(Collected data entries)
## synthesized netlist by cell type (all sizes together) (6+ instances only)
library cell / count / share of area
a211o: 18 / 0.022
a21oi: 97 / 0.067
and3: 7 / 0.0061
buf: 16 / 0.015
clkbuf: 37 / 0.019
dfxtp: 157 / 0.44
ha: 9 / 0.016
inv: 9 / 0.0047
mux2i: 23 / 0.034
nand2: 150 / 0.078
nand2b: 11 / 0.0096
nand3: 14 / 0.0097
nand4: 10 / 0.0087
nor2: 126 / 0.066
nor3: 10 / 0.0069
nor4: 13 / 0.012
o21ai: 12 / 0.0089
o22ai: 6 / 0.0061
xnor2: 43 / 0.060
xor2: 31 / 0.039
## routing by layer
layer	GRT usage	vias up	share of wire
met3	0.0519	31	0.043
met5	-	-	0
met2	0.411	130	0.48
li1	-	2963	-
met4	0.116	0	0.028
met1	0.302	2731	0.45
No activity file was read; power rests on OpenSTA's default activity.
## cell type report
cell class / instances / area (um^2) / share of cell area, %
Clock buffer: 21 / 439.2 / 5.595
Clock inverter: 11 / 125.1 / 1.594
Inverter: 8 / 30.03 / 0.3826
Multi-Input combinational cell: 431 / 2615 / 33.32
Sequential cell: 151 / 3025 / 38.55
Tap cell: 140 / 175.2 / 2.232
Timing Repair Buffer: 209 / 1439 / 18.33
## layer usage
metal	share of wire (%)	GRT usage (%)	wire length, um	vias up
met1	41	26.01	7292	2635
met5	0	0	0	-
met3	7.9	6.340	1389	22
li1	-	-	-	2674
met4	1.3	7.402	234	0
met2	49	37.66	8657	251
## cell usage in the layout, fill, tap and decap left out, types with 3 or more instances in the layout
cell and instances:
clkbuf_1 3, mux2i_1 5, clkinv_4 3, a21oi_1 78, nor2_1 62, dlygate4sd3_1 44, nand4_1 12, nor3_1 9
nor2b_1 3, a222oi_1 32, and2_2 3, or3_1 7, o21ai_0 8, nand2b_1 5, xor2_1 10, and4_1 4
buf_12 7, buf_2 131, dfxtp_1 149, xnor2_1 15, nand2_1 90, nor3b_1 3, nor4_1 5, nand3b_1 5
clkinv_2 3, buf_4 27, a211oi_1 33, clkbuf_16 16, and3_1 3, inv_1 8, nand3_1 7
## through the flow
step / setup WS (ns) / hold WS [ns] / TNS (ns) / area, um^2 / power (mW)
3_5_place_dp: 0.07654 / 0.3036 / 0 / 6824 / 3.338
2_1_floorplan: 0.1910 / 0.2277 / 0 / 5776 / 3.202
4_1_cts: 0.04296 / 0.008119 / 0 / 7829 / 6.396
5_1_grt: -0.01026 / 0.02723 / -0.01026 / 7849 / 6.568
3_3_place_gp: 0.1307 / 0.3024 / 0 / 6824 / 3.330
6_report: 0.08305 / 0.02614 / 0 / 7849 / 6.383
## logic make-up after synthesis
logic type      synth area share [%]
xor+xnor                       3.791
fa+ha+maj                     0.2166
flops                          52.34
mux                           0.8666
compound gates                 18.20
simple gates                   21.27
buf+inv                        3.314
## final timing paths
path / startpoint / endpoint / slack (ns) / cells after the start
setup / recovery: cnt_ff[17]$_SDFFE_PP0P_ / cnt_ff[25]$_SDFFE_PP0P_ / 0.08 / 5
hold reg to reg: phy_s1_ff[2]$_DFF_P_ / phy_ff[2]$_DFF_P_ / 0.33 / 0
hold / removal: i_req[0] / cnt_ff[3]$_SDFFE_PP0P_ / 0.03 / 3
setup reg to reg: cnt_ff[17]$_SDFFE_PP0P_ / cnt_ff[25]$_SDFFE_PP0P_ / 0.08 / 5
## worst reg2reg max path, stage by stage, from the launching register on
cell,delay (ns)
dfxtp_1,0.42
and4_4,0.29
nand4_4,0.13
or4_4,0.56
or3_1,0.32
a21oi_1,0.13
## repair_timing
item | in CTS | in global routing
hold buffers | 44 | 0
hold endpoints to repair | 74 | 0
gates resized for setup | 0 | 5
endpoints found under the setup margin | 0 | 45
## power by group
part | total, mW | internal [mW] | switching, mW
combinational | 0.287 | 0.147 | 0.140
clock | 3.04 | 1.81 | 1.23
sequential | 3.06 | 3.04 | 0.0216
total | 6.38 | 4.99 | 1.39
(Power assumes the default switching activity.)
[src/hdl/cie_execute.sv]
// Execution unit for part of an 8-bit core instruction set, driven over APB.
// Behaviour
// - Subtract with borrow removes source and carry, writes back, sets null, half and carry.
// - Short indirect address is FE00H plus the 8-bit index.
// - AND, OR, XOR write the result and change only the null flag.
// - Compare subtracts without storing and sets the three arithmetic flags.
// - Word add and subtract use the wide accumulator; immediate form 4 clocks.
// - Unsigned multiply splits product: upper 16 to accumulator, lower 8 to register; 47 clocks.
// - Signed multiply uses signed accumulator and magnitude register, same split, 47 clocks.
// - Unsigned divide gives quotient in accumulator, remainder in register, 74 clocks.
// - Byte shifts repeat n times, zero fill, carry out, half cleared, 3+2n clocks.
// - Rotates repeat n times, wrapped bit to carry, only carry changes, 3+2n clocks.
// - Word shifts act over 16 bits like byte shifts, 3+3n clocks.
// - Decimal adjust after add or subtract sets null and half, sets carry only on an upper-digit adjust, in 3 clocks.
// - Bit-true branch goes to address plus 3 plus offset; 7 taken, 5 not.
// - Test-clear branch also clears the set bit; 13 taken, 7 not.
// - Decrement then branch if nonzero, address plus 3; 6 taken, 4 not.
// - Call pushes address plus 3 below stack pointer, subtracts 2, jumps; 11 or 15.
// - Fixed-area call pushes return, forces PC bits 12-11 to 01, loads low 11 bits.
// - Interrupt return pops PC low, PC high, status word; stack pointer plus 3.
// - Stack pointer changes in its upper byte add extra clocks.
// - Unmask and mask set and clear the master enable in 2 clocks.
// - Every clock count equals that many system clock periods.
//
// Our own choices: register access over APB and the address map.
`timescale 1ns/1ns
`default_nettype none

module cie_execute
  import cie_pkg::*;
(
  input wire logic mclk,
  input wire logic reset,
  input wire logic psel,
  input wire logic penable,
  input wire logic pwrite,
  input wire logic [7:0] paddr,
  input wire logic [31:0] pwdata,
  output logic [31:0] prdata,
  output logic pready,
  output logic pslverr,
  output logic busy
);

  cie_state_all_t s;
  cie_state_all_t next_s;

  // Flags of an 8-bit subtraction: null, half and carry.
  function automatic logic [10:0] sub8(input logic [7:0] a, input logic [7:0] b, input logic ci);
    logic [8:0] d;
    logic [4:0] h;
    d = {1'b0, a} - {1'b0, b} - {8'h00, ci};
    h = {1'b0, a[3:0]} - {1'b0, b[3:0]} - {4'h0, ci};
    sub8 = {d[7:0], d[7:0] == 8'h00, h[4], d[8]};
  endfunction

  // Cycles added when the stack pointer upper byte moves.
  function automatic logic [6:0] sp_extra(input logic [15:0] a, input logic [15:0] b);
    sp_extra = (a[15:8] != b[15:8]) ? CLK_SP_HIGH : 7'h00;
  endfunction

  logic apb_access;
  logic apb_first;
  logic apb_take;
  logic [10:0] sres;
  logic [16:0] wsum;
  logic [23:0] prod;
  logic [15:0] mag;
  logic [15:0] new_sp;
  logic [15:0] rel_pc;
  logic [7:0] adj;
  logic [7:0] dec_v;
  logic [2:0] n;
  logic bit_v;
  logic ac_w;

  always_comb begin
    apb_access = psel && penable;
    apb_first = apb_access && !s.apb.pready;
    apb_take = apb_access && s.apb.pready;
    n = s.cnt;
    bit_v = s.src[s.word_op[2:0]];
    dec_v = s.reg8 - 8'h01;
    sres = 11'h000;
    wsum = 17'h00000;
    prod = 24'h000000;
    mag = 16'h0000;
    new_sp = s.sp;
    rel_pc = s.pc + {{8{s.src[7]}}, s.src};
    adj = 8'h00;
    ac_w = 1'b0;
    next_s = s;
    // One wait state; the transfer completes on the edge that sees pready, so it is never taken twice.
    next_s.apb.pready = apb_first;
    next_s.apb.pslverr = 1'b0;
    next_s.apb.prdata = 32'h00000000;
    next_s.cycles = s.cycles + 32'h00000001;
    if (apb_first && !pwrite) begin
      if (paddr == ADDR_CTRL) begin
        next_s.apb.prdata = {8'h00, s.src, 3'h0, s.ext_mem, 1'b0, s.cnt, 3'h0, s.op};
      end else if (paddr == ADDR_WORD) begin
        next_s.apb.prdata = {16'h0000, s.word_op};
      end else if (paddr == ADDR_ACC) begin
        next_s.apb.prdata = {16'h0000, s.acc};
      end else if (paddr == ADDR_REG) begin
        next_s.apb.prdata = {24'h000000, s.reg8};
      end else if (paddr == ADDR_PC) begin
        next_s.apb.prdata = {16'h0000, s.pc};
      end else if (paddr == ADDR_SP) begin
        next_s.apb.prdata = {16'h0000, s.sp};
      end else if (paddr == ADDR_STAT) begin
        next_s.apb.prdata = {s.cycles[21:0], 1'b0, s.wait_cnt, s.st};
      end else if (paddr == ADDR_PSW) begin
        next_s.apb.prdata = {8'h00, s.addr, s.program_status_word};
      end else if (paddr == ADDR_STACK) begin
        next_s.apb.prdata = {8'h00, s.stack};
      end else if (paddr != ADDR_OPS && paddr != ADDR_GO) begin
        next_s.apb.pslverr = 1'b1;
      end
    end
    if (apb_first && pwrite) begin
      // State registers are frozen while an instruction runs, so its operands stay coherent.
      if ((s.st != ST_IDLE && paddr != ADDR_STAT) || paddr == ADDR_OPS) begin
        next_s.apb.pslverr = 1'b1;
      end else if (paddr > ADDR_STACK || paddr[1:0] != 2'h0) begin
        next_s.apb.pslverr = 1'b1;
      end
    end
    // A write lands only on the completing edge, and only if it was not refused.
    if (apb_take && pwrite && !s.apb.pslverr) begin
      if (paddr == ADDR_CTRL) begin
        next_s.op = cie_op_t'(pwdata[4:0]);
        next_s.cnt = pwdata[10:8];
        next_s.ext_mem = pwdata[12];
        next_s.src = pwdata[23:16];
      end else if (paddr == ADDR_WORD) begin
        next_s.word_op = pwdata[15:0];
      end else if (paddr == ADDR_ACC) begin
        next_s.acc = pwdata[15:0];
      end else if (paddr == ADDR_REG) begin
        next_s.reg8 = pwdata[7:0];
      end else if (paddr == ADDR_PC) begin
        next_s.pc = pwdata[15:0];
      end else if (paddr == ADDR_SP) begin
        next_s.sp = pwdata[15:0];
      end else if (paddr == ADDR_PSW) begin
        next_s.program_status_word = pwdata[7:0];
      end else if (paddr == ADDR_STACK) begin
        next_s.stack = pwdata[23:0];
      end else if (paddr == ADDR_GO) begin
        next_s.st = ST_RUN;
        next_s.wait_cnt = 7'h00;
      end else if (paddr == ADDR_STAT) begin
        next_s.cycles = 32'h00000000;
      end
    end
    case (s.st)
      ST_RUN: begin
        next_s.st = ST_DONE;
        case (s.op)
          OP_SUBWB, OP_CMP: begin
            sres = sub8(s.acc[7:0], s.src, (s.op == OP_SUBWB) && s.program_status_word[PSW_CARRY]);
            if (s.op == OP_SUBWB) begin
              next_s.acc[7:0] = sres[10:3];
            end
            next_s.program_status_word[PSW_NULL] = sres[2];
            next_s.program_status_word[PSW_HALF] = sres[1];
            next_s.program_status_word[PSW_CARRY] = sres[0];
            next_s.wait_cnt = CLK_LOGIC;
          end
          OP_AND, OP_OR, OP_XOR: begin
            if (s.op == OP_AND) begin
              adj = s.acc[7:0] & s.src;
            end else if (s.op == OP_OR) begin
              adj = s.acc[7:0] | s.src;
            end else begin
              adj = s.acc[7:0] ^ s.src;
            end
            next_s.acc[7:0] = adj;
            next_s.program_status_word[PSW_NULL] = adj == 8'h00;
            next_s.wait_cnt = CLK_LOGIC;
          end
          OP_WADD, OP_WSUB, OP_WCMP: begin
            if (s.op == OP_WADD) begin
              wsum = {1'b0, s.acc} + {1'b0, s.word_op};
              ac_w = ({1'b0, s.acc[3:0]} + {1'b0, s.word_op[3:0]}) > 5'h0F;
            end else begin
              wsum = {1'b0, s.acc} - {1'b0, s.word_op};
              ac_w = s.acc[3:0] < s.word_op[3:0];
            end
            if (s.op != OP_WCMP) begin
              next_s.acc = wsum[15:0];
            end
            next_s.program_status_word[PSW_NULL] = wsum[15:0] == 16'h0000;
            next_s.program_status_word[PSW_HALF] = ac_w;
            next_s.program_status_word[PSW_CARRY] = wsum[16];
            next_s.wait_cnt = (s.op == OP_WCMP) ? CLK_LOGIC : CLK_WORD_IMM;
          end
          OP_MULU, OP_MULS: begin
            mag = (s.op == OP_MULS && s.acc[15]) ? (16'h0000 - s.acc) : s.acc;
            prod = mag * s.reg8;
            if (s.op == OP_MULS && s.acc[15]) begin
              prod = 24'h000000 - prod;
            end
            next_s.acc = prod[23:8];
            next_s.reg8 = prod[7:0];
            next_s.wait_cnt = CLK_MUL;
          end
          OP_DIVU: begin
            // Division by zero is left undefined; the all-ones quotient keeps the datapath quiet.
            if (s.reg8 != 8'h00) begin
              next_s.acc = s.acc / {8'h00, s.reg8};
              next_s.reg8 = 8'(s.acc % {8'h00, s.reg8});
            end else begin
              next_s.acc = 16'hFFFF;
            end
            next_s.wait_cnt = CLK_DIV;
          end
          OP_SHR, OP_SHL, OP_ROR, OP_ROL: begin
            adj = s.reg8;
            for (int i = 0; i < 7; i++) begin
              if (3'(i) < n) begin
                if (s.op == OP_SHR || s.op == OP_ROR) begin
                  next_s.program_status_word[PSW_CARRY] = adj[0];
                  adj = {(s.op == OP_ROR) && adj[0], adj[7:1]};
                end else begin
                  next_s.program_status_word[PSW_CARRY] = adj[7];
                  adj = {adj[6:0], (s.op == OP_ROL) && adj[7]};
                end
              end
            end
            next_s.reg8 = adj;
            if (s.op == OP_SHR || s.op == OP_SHL) begin
              next_s.program_status_word[PSW_HALF] = 1'b0;
              next_s.program_status_word[PSW_NULL] = adj == 8'h00;
            end
            next_s.wait_cnt = CLK_SHIFT_BASE + {3'h0, n, 1'b0};
          end
          OP_WSHR, OP_WSHL: begin
            mag = s.acc;
            for (int i = 0; i < 7; i++) begin
              if (3'(i) < n) begin
                if (s.op == OP_WSHR) begin
                  next_s.program_status_word[PSW_CARRY] = mag[0];
                  mag = {1'b0, mag[15:1]};
                end else begin
                  next_s.program_status_word[PSW_CARRY] = mag[15];
                  mag = {mag[14:0], 1'b0};
                end
              end
            end
            next_s.acc = mag;
            next_s.program_status_word[PSW_HALF] = 1'b0;
            next_s.program_status_word[PSW_NULL] = mag == 16'h0000;
            next_s.wait_cnt = CLK_SHIFT_BASE + {4'h0, n} + {3'h0, n, 1'b0};
          end
          OP_ADJA, OP_ADJS: begin
            if (s.program_status_word[PSW_HALF] || s.acc[3:0] > 4'h9) begin
              adj[3:0] = 4'h6;
            end
            if (s.program_status_word[PSW_CARRY] || s.acc[7:0] > 8'h99) begin
              adj[7:4] = 4'h6;
              next_s.program_status_word[PSW_CARRY] = 1'b1;
            end
            dec_v = (s.op == OP_ADJA) ? s.acc[7:0] + adj : s.acc[7:0] - adj;
            next_s.acc[7:0] = dec_v;
            next_s.program_status_word[PSW_NULL] = dec_v == 8'h00;
            next_s.program_status_word[PSW_HALF] = (s.op == OP_ADJA) ? (s.acc[3:0] > 4'h9) : (adj[3:0] != 4'h0);
            next_s.wait_cnt = CLK_ADJ;
          end
          OP_BCY: begin
            next_s.pc = s.program_status_word[PSW_CARRY] ? rel_pc + 16'h0002 : s.pc + 16'h0002;
            next_s.wait_cnt = s.program_status_word[PSW_CARRY] ? CLK_REL_TAKEN : CLK_REL_SKIP;
          end
          OP_BTRUE, OP_TEST_CLEAR_BRANCH: begin
            // Source byte holds the tested byte and word_op[15:8] the displacement.
            rel_pc = s.pc + 16'h0003 + {{8{s.word_op[15]}}, s.word_op[15:8]};
            next_s.pc = bit_v ? rel_pc : s.pc + 16'h0003;
            if (s.op == OP_TEST_CLEAR_BRANCH) begin
              if (bit_v) begin
                next_s.src[s.word_op[2:0]] = 1'b0;
              end
              next_s.wait_cnt = bit_v ? CLK_TC_TAKEN : CLK_TC_SKIP;
            end else begin
              next_s.wait_cnt = bit_v ? CLK_BT_TAKEN : CLK_BT_SKIP;
            end
          end
          OP_DECREMENT_BRANCH_NONZERO: begin
            next_s.reg8 = dec_v;
            next_s.pc = (dec_v != 8'h00) ? rel_pc + 16'h0003 : s.pc + 16'h0003;
            next_s.wait_cnt = (dec_v != 8'h00) ? CLK_DB_TAKEN : CLK_DB_SKIP;
          end
          OP_CALL, OP_FIXED_AREA_CALL: begin
            new_sp = s.sp - 16'h0002;
            next_s.sp = new_sp;
            if (s.op == OP_CALL) begin
              next_s.stack[15:0] = s.pc + 16'h0003;
              next_s.pc = s.word_op;
            end else begin
              next_s.stack[15:0] = s.pc + 16'h0002;
              next_s.pc = {s.pc[15:13], FIXED_AREA_TOP, s.word_op[10:0]};
            end
            next_s.addr = new_sp;
            next_s.wait_cnt = (s.ext_mem ? CLK_CALL_EXT : CLK_CALL_INT) + sp_extra(s.sp, new_sp);
          end
          OP_RETI: begin
            new_sp = s.sp + 16'h0003;
            next_s.pc = s.stack[15:0];
            next_s.program_status_word = s.stack[23:16];
            next_s.sp = new_sp;
            next_s.addr = s.sp;
            next_s.wait_cnt = (s.ext_mem ? CLK_RETI_EXT : CLK_RETI_INT) + sp_extra(s.sp, new_sp);
          end
          OP_EI, OP_DI: begin
            next_s.program_status_word[PSW_IME] = (s.op == OP_EI);
            next_s.pc = s.pc + 16'h0001;
            next_s.wait_cnt = CLK_IMASK;
          end
          OP_SHORT: begin
            next_s.addr = SHORT_BASE + {8'h00, s.src};
            next_s.wait_cnt = CLK_LOGIC;
          end
          default: begin
            next_s.wait_cnt = CLK_IMASK;
          end
        endcase
        // The RUN cycle itself is the first of the count.
        next_s.wait_cnt = next_s.wait_cnt - 7'h01;
      end
      ST_DONE: begin
        if (s.wait_cnt <= 7'h01) begin
          next_s.st = ST_IDLE;
          next_s.wait_cnt = 7'h00;
        end else begin
          next_s.wait_cnt = s.wait_cnt - 7'h01;
        end
      end
      default: begin
      end
    endcase
  end

  always_ff @(posedge mclk) begin
    if (reset) begin
      s <= '0;
      s.st <= ST_IDLE;
      s.op <= OP_NOP;
      s.sp <= SP_RESET;
      s.pc <= PC_RESET;
      s.program_status_word <= PSW_RESET;
    end else begin
      s <= next_s;
    end
  end

  assign prdata = s.apb.prdata;
  assign pready = s.apb.pready;
  assign pslverr = s.apb.pslverr;
  assign busy = s.st != ST_IDLE;

endmodule

`default_nettype wire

**PROBLEM TO SOLVE:** Copy every line of the entries in which "combinational" can be found.

**REPLY TO THE TASK:**
Multi-Input combinational cell: 431 / 2615 / 33.32
combinational | 0.287 | 0.147 | 0.140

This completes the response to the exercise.